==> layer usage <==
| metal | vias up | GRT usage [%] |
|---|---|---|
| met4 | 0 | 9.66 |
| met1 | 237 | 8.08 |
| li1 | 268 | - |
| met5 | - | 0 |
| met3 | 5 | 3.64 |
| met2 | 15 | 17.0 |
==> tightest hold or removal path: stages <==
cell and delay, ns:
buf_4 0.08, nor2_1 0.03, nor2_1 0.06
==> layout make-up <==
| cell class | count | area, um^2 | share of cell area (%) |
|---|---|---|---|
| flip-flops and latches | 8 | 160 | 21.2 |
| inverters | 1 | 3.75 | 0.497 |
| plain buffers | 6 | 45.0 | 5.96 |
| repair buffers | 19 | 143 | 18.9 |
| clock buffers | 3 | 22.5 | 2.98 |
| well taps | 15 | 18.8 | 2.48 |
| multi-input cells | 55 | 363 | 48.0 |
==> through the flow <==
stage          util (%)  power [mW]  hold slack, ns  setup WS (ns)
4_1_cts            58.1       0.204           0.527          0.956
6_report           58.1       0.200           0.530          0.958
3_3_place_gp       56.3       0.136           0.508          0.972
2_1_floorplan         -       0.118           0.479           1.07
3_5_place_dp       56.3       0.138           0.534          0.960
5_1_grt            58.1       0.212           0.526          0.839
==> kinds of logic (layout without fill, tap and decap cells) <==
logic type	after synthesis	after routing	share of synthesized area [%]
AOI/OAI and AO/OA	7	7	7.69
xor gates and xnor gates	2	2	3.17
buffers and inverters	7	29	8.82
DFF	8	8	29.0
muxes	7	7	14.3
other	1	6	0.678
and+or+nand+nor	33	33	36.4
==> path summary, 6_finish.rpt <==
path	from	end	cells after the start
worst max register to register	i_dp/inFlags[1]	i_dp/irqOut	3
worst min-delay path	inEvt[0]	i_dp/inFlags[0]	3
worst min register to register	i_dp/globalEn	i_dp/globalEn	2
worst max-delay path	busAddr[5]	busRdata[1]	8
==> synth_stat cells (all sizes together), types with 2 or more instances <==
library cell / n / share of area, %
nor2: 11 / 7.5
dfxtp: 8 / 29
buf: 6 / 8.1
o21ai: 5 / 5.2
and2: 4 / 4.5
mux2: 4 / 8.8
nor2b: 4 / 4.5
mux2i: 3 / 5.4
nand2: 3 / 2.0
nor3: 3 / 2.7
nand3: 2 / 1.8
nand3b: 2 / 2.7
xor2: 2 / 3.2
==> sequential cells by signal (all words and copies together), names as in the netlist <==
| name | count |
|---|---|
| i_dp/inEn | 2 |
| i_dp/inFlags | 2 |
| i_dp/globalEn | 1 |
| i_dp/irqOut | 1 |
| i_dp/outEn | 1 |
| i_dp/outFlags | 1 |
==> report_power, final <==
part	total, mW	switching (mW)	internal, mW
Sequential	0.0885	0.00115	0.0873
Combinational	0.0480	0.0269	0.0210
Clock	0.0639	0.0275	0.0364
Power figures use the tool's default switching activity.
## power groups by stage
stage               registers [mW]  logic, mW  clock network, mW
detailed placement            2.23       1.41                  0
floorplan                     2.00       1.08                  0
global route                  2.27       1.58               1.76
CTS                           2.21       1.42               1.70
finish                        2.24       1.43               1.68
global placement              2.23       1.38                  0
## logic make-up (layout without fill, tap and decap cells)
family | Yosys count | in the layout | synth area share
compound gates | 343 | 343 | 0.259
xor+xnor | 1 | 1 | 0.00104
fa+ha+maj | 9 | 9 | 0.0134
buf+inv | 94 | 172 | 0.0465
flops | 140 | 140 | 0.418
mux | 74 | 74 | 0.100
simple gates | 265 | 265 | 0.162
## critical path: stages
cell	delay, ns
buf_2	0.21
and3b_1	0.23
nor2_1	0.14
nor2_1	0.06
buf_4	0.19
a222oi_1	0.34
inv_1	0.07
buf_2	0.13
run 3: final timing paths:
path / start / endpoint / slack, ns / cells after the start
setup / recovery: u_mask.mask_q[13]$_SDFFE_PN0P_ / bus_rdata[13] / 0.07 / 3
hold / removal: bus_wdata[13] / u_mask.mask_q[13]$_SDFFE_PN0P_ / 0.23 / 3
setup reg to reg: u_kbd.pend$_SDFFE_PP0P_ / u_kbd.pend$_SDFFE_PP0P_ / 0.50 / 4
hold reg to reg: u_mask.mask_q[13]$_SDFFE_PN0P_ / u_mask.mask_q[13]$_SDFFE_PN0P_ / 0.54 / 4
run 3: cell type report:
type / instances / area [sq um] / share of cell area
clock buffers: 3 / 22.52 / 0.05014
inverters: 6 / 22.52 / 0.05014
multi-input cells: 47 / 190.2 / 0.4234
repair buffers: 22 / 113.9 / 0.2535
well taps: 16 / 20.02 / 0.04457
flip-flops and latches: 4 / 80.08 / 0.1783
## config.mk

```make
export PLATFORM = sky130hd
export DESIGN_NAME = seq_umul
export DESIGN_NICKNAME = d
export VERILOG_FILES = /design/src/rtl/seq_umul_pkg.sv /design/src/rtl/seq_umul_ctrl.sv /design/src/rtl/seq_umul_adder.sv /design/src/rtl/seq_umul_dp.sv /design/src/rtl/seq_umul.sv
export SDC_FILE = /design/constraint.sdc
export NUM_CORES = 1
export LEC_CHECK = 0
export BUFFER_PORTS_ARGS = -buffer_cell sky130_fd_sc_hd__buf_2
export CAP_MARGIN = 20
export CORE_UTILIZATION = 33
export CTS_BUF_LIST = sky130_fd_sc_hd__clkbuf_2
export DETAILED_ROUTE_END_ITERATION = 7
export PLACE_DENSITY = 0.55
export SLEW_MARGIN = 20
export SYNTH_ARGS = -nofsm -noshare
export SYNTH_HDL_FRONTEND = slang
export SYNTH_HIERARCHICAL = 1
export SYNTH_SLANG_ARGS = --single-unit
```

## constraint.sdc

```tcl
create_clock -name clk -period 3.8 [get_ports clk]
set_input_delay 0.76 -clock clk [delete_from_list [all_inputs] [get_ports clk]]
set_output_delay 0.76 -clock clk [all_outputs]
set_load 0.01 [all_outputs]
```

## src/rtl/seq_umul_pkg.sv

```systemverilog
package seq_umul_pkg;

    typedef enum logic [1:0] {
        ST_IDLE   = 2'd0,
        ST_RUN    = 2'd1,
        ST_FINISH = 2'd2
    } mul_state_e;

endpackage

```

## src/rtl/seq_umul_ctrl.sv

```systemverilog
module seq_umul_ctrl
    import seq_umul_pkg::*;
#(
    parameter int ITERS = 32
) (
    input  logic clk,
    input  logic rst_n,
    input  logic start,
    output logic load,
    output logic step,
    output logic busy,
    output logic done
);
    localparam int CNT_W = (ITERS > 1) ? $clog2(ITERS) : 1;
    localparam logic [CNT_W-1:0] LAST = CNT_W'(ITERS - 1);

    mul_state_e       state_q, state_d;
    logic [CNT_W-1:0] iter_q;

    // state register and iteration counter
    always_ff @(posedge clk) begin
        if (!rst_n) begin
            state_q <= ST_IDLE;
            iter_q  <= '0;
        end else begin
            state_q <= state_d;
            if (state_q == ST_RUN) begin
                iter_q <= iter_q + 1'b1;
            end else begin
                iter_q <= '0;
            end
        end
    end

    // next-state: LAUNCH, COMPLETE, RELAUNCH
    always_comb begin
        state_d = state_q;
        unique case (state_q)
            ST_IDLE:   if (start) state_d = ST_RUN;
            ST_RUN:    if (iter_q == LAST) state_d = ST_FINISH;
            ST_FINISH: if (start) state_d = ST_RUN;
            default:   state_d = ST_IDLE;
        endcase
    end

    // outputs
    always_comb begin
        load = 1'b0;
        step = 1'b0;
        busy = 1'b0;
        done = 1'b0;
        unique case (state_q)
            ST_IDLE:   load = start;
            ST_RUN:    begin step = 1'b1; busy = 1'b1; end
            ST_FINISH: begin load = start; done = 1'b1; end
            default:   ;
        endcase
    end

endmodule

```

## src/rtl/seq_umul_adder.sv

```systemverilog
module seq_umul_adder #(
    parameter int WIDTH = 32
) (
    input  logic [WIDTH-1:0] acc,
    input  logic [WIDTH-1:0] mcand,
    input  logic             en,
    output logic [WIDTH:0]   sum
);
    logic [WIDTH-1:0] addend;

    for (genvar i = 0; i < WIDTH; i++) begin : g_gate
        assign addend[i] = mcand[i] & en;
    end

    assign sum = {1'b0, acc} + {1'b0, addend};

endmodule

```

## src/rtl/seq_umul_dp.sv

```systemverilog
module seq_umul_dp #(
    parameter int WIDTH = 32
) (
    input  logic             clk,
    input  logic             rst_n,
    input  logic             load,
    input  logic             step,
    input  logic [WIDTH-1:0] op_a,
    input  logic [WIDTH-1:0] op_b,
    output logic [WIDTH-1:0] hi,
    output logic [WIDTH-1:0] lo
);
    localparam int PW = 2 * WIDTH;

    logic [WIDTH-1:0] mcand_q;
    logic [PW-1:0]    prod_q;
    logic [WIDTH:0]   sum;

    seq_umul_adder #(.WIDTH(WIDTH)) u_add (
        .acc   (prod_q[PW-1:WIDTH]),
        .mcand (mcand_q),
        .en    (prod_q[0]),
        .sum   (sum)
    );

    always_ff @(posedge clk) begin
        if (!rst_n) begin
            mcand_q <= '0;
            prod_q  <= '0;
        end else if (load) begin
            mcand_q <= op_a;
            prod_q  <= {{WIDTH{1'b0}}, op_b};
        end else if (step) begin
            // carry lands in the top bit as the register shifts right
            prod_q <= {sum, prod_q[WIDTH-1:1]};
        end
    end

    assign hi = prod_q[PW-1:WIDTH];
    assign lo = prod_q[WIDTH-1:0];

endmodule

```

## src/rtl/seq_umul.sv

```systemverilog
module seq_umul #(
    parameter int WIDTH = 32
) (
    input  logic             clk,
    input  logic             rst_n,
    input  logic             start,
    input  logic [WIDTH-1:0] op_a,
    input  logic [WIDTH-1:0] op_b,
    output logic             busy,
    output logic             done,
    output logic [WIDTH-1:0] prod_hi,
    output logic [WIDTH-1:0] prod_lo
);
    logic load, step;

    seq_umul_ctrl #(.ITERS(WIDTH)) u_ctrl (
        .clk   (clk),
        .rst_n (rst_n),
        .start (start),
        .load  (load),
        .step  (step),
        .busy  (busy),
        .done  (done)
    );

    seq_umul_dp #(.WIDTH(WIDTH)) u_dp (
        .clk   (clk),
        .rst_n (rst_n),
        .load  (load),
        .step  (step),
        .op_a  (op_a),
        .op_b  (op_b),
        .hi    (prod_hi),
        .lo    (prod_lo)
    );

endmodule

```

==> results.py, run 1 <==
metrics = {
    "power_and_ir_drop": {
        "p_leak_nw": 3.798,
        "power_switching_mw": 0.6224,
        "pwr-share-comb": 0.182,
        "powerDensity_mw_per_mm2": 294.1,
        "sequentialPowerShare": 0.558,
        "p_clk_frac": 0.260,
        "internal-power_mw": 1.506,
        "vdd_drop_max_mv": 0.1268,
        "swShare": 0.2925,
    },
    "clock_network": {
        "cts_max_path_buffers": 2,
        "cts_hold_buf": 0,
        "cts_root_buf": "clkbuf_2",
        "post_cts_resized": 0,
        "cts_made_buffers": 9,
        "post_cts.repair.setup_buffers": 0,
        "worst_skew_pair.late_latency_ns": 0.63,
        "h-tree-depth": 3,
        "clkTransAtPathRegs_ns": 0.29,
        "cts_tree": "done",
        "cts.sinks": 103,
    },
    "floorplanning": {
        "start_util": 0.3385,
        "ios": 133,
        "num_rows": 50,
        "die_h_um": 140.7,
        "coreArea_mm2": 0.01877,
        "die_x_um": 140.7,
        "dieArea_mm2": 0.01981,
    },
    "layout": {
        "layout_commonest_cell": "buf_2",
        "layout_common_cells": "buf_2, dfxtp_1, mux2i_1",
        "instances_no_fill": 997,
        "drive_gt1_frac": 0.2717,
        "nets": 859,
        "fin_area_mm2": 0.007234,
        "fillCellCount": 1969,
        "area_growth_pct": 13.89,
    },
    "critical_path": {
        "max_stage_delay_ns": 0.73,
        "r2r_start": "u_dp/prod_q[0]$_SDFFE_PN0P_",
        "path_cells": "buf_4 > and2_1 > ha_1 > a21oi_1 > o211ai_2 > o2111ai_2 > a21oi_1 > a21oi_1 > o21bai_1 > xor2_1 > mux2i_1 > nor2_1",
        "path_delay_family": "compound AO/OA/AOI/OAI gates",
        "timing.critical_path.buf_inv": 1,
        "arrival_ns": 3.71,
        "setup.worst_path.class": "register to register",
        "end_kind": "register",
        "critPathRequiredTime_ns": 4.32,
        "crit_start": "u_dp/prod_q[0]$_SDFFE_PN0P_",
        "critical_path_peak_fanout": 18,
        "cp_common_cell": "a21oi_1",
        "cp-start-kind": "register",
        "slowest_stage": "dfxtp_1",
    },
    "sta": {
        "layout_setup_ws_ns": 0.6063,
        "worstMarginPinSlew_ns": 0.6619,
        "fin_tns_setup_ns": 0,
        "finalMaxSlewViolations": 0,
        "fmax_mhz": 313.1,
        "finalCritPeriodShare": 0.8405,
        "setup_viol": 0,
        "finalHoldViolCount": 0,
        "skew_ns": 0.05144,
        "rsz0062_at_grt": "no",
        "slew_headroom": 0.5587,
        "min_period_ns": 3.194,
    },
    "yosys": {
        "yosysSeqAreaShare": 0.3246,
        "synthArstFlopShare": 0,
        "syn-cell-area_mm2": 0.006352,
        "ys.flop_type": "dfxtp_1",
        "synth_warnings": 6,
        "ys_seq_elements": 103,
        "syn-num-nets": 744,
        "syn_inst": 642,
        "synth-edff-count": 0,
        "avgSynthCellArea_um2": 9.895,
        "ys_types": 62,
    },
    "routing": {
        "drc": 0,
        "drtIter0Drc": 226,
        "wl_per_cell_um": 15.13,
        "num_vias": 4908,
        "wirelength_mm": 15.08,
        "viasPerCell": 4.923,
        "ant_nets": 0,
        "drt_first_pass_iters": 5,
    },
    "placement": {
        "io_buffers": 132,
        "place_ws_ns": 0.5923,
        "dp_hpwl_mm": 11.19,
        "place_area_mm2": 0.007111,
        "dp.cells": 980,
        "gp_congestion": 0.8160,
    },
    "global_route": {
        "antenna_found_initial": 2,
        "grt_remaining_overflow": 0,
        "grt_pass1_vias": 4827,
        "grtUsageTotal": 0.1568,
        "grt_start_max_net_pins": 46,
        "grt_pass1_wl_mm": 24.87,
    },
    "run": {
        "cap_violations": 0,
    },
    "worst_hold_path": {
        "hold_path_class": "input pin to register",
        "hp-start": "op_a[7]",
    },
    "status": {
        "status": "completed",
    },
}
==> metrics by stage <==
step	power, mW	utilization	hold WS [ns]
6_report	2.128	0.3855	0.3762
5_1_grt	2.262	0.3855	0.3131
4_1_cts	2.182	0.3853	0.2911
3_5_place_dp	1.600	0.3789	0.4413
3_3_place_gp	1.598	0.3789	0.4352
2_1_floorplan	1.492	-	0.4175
● ● ●
● **Work task**
Write out exactly the lines above between the line with "sequential cells by" and the line with "## power groups by stage", inclusive, and nothing beyond them.

● **Solution to the exercise**
==> sequential cells by signal (all words and copies together), names as in the netlist <==
| name | count |
|---|---|
| i_dp/inEn | 2 |
| i_dp/inFlags | 2 |
| i_dp/globalEn | 1 |
| i_dp/irqOut | 1 |
| i_dp/outEn | 1 |
| i_dp/outFlags | 1 |
==> report_power, final <==
part	total, mW	switching (mW)	internal, mW
Sequential	0.0885	0.00115	0.0873
Combinational	0.0480	0.0269	0.0210
Clock	0.0639	0.0275	0.0364
Power figures use the tool's default switching activity.
## power groups by stage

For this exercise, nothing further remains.